• **HOW TO COMPLETE THIS TASK**: Keep to one stretch of the data below, the lines from the one with "inv_1 | 4 | 0.35 |" up to and including the one with "and4b_1 | 1 | 0.24 |", and return that stretch exactly.

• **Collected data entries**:
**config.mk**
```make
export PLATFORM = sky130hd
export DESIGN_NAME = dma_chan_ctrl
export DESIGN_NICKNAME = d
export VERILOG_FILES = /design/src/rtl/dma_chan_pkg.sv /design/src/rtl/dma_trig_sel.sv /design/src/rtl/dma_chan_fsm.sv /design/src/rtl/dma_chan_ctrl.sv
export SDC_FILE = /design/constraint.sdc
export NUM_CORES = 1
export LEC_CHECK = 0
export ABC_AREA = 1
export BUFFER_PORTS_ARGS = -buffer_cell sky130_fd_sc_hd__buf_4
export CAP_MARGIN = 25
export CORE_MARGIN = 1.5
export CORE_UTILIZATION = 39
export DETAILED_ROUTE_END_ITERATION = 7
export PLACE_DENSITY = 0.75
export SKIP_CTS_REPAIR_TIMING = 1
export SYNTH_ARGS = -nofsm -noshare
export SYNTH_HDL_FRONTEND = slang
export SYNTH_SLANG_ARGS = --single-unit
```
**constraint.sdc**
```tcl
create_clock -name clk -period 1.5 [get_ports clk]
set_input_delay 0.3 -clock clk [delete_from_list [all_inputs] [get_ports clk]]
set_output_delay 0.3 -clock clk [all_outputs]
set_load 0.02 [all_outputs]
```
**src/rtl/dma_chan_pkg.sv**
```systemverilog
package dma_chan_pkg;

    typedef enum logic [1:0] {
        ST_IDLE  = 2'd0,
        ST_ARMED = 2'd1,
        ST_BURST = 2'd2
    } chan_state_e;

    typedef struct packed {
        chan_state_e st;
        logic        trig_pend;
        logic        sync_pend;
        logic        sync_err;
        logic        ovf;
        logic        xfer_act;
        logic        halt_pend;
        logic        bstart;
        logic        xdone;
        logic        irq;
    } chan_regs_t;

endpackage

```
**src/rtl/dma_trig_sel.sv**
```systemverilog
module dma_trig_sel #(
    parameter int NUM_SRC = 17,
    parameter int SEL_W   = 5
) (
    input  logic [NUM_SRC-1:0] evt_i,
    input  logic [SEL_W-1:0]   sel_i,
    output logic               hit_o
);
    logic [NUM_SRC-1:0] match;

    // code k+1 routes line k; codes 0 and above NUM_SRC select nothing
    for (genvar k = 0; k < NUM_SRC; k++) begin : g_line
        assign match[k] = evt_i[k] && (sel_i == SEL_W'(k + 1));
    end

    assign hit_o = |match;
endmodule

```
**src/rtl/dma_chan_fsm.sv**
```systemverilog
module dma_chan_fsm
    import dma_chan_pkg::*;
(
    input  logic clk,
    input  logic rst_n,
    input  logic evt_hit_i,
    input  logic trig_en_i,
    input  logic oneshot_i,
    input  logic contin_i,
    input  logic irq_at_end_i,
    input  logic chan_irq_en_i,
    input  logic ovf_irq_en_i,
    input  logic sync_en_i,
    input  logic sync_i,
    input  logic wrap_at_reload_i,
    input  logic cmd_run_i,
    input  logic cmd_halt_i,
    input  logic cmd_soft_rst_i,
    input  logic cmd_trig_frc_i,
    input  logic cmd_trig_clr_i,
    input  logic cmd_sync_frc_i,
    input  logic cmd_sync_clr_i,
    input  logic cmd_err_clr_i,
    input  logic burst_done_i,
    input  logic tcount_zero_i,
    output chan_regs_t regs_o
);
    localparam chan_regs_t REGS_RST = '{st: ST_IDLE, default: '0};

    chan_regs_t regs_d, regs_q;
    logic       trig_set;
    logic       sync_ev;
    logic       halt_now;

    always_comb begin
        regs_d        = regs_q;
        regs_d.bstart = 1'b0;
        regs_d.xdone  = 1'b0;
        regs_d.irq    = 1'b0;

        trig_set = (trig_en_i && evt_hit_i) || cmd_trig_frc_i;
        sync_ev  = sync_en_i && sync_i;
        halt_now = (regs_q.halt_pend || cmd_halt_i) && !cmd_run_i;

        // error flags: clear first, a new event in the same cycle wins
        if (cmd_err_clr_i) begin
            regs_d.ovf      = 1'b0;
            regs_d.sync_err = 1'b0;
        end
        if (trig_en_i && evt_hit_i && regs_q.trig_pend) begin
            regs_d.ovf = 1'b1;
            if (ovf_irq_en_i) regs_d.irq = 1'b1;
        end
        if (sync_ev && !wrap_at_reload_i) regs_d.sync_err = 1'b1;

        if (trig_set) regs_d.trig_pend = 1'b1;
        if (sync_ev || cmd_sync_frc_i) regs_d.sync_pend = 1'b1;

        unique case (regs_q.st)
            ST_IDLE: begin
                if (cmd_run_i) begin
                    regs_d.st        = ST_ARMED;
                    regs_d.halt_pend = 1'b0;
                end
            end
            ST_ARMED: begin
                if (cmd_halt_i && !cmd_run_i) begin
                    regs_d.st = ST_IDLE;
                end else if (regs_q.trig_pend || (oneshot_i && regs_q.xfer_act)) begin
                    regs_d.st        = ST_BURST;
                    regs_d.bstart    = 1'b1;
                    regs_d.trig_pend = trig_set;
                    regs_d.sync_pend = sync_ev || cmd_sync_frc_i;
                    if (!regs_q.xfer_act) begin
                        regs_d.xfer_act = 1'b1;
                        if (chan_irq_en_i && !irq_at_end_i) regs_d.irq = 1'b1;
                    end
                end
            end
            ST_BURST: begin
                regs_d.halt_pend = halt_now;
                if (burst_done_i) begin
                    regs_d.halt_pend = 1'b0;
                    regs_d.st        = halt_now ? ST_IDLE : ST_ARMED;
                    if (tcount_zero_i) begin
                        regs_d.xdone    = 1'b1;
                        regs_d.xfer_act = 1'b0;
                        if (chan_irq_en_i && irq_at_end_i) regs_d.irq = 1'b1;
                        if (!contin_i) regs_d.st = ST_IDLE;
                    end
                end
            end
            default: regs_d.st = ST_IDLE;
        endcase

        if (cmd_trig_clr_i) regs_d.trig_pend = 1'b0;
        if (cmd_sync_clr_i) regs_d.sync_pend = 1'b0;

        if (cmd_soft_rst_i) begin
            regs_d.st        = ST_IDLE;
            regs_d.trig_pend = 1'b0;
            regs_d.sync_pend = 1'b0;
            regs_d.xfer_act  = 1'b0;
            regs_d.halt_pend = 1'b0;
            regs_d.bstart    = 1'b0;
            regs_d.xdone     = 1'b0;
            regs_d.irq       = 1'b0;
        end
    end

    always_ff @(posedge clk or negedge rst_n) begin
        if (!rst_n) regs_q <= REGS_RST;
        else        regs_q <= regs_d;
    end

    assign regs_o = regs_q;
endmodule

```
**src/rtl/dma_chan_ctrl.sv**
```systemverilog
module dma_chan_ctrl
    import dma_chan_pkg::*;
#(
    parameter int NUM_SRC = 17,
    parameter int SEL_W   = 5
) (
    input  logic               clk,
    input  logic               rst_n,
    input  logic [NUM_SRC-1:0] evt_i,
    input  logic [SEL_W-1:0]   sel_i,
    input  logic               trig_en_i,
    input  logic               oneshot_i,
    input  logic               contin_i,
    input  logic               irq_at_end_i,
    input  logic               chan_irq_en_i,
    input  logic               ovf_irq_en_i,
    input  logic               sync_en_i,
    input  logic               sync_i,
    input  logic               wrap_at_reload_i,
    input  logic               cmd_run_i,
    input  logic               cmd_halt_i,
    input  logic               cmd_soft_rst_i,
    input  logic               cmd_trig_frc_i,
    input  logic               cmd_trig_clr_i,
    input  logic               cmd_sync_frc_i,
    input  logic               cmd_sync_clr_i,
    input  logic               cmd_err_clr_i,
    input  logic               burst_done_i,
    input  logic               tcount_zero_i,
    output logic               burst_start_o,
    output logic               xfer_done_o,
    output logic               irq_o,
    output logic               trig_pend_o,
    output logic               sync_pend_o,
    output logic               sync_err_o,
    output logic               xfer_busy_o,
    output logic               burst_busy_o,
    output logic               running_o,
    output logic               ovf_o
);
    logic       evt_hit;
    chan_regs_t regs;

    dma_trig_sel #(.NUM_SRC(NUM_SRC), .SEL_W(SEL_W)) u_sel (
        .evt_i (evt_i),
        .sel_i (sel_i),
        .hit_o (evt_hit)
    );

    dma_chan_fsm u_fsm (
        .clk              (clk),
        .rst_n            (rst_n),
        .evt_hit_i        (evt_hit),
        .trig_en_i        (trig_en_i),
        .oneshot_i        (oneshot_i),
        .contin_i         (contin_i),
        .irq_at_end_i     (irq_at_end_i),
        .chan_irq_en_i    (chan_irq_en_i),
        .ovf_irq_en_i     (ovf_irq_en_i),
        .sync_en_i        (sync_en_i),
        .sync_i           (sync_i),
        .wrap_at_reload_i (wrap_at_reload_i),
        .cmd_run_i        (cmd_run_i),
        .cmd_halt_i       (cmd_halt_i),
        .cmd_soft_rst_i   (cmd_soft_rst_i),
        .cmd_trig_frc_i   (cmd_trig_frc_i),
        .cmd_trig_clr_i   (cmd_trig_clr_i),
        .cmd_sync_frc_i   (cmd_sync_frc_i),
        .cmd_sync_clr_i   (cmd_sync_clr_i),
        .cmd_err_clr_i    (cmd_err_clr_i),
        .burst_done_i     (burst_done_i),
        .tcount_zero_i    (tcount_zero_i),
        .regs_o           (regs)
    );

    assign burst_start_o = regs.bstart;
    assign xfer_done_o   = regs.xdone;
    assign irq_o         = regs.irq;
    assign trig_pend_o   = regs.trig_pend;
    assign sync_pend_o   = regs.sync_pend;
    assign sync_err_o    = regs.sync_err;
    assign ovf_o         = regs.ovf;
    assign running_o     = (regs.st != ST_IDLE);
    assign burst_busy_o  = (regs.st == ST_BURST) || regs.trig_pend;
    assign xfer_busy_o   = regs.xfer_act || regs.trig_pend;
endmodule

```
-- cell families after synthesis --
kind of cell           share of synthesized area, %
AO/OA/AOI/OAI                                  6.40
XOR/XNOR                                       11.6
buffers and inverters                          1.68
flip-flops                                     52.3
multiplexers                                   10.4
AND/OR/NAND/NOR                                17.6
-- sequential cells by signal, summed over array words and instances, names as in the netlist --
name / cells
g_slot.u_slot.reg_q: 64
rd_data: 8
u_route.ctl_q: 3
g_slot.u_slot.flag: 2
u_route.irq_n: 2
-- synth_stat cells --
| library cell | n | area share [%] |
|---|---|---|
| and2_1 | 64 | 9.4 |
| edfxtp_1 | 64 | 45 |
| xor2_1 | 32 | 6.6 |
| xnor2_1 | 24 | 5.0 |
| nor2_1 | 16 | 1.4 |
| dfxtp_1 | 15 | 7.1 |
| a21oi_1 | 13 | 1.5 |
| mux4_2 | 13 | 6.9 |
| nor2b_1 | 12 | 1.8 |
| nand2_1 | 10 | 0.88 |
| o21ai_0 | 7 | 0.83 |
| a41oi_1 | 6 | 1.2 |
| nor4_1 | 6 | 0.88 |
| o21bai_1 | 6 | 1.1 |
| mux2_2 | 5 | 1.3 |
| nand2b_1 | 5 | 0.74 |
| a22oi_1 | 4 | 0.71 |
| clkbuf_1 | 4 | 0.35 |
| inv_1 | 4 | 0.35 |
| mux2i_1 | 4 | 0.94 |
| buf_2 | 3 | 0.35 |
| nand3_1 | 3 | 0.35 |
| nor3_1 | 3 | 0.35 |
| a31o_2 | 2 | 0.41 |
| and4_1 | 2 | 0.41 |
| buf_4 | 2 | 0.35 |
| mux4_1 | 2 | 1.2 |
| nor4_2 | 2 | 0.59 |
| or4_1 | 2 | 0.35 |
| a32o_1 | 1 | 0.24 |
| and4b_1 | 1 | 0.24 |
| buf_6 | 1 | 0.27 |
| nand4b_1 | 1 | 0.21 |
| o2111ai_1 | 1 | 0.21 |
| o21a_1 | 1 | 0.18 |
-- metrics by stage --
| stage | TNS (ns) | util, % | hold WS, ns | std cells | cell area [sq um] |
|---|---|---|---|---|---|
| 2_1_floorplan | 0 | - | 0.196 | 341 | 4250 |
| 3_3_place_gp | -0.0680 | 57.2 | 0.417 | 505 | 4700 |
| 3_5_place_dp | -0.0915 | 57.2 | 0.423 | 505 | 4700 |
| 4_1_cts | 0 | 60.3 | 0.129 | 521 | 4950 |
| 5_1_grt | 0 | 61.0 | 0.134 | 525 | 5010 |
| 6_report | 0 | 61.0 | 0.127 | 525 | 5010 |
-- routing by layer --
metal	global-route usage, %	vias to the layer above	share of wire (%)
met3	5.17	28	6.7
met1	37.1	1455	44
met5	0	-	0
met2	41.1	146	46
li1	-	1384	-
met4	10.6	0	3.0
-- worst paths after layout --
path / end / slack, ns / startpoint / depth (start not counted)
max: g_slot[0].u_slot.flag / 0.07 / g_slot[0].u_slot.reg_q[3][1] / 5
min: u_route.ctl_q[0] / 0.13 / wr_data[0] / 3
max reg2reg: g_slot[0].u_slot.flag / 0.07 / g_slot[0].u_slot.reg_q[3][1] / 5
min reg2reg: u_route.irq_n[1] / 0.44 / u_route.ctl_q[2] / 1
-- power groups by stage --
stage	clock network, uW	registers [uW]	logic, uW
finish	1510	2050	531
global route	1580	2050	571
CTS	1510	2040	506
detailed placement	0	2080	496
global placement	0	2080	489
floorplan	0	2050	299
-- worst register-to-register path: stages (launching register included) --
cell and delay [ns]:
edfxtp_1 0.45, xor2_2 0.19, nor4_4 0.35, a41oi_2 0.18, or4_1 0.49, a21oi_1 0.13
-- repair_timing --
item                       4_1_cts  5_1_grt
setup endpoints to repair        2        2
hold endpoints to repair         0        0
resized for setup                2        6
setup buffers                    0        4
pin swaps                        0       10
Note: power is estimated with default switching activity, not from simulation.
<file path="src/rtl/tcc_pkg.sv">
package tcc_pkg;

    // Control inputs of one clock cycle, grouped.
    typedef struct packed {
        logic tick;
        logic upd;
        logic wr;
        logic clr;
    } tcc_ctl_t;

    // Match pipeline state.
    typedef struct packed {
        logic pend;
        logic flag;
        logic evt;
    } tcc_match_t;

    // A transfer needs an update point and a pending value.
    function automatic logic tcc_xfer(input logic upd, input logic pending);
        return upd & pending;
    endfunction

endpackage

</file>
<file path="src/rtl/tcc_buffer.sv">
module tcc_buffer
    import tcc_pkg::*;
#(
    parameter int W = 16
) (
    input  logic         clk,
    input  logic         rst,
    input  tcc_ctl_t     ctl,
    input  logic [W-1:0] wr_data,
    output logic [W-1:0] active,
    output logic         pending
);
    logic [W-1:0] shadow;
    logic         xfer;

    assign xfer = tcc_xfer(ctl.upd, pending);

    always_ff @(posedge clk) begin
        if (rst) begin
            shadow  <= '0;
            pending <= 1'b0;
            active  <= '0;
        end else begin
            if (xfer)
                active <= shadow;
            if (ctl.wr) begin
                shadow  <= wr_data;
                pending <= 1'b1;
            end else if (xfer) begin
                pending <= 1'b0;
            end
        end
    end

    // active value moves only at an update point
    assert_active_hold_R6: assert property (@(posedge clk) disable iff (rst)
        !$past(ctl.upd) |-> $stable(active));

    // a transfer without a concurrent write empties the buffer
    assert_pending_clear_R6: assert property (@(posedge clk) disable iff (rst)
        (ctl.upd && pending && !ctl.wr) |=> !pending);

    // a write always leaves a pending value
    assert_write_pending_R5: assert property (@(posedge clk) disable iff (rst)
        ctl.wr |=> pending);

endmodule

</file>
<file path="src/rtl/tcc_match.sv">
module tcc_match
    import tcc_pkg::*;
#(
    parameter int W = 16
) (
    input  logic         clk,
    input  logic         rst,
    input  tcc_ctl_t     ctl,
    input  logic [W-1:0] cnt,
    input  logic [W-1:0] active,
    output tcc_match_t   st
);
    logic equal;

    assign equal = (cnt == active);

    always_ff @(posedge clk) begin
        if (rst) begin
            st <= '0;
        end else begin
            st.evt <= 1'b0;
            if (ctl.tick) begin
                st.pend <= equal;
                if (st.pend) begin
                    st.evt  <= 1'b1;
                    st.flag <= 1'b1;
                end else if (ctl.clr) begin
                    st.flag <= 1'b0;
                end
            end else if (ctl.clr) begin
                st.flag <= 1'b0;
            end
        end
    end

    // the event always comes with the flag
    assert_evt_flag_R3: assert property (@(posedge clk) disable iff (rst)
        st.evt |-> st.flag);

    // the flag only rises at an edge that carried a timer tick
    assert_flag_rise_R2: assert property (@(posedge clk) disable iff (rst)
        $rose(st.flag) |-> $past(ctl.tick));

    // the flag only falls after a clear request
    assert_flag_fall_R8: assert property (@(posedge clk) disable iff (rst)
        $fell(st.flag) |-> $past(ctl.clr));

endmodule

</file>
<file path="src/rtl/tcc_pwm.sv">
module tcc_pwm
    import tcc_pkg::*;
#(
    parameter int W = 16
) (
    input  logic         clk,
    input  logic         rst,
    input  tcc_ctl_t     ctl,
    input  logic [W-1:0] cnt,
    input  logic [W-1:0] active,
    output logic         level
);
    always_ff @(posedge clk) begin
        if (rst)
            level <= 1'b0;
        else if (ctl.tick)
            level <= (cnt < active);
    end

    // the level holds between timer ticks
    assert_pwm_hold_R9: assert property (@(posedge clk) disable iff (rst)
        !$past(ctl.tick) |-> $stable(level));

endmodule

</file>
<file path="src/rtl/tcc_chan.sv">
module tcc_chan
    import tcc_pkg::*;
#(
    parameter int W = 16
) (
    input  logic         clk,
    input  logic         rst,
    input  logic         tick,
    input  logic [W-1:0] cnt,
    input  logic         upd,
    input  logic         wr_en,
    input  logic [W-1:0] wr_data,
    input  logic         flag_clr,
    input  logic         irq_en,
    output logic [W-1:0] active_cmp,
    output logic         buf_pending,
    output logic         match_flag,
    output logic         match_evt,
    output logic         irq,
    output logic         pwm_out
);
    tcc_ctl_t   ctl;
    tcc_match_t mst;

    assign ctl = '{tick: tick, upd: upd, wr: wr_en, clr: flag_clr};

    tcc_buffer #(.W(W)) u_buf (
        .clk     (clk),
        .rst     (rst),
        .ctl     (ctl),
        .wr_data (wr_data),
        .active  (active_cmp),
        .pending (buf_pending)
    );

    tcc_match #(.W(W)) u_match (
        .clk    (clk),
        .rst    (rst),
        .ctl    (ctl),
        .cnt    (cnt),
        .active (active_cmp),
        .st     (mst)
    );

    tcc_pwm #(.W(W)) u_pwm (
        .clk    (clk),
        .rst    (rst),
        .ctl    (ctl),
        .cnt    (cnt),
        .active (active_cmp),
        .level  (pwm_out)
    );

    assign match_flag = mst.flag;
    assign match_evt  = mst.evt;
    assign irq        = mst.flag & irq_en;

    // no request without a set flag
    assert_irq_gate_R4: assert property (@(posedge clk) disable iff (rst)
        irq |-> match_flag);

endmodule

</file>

• **YOUR RESPONSE**:
| inv_1 | 4 | 0.35 |
| mux2i_1 | 4 | 0.94 |
| buf_2 | 3 | 0.35 |
| nand3_1 | 3 | 0.35 |
| nor3_1 | 3 | 0.35 |
| a31o_2 | 2 | 0.41 |
| and4_1 | 2 | 0.41 |
| buf_4 | 2 | 0.35 |
| mux4_1 | 2 | 1.2 |
| nor4_2 | 2 | 0.59 |
| or4_1 | 2 | 0.35 |
| a32o_1 | 1 | 0.24 |
| and4b_1 | 1 | 0.24 |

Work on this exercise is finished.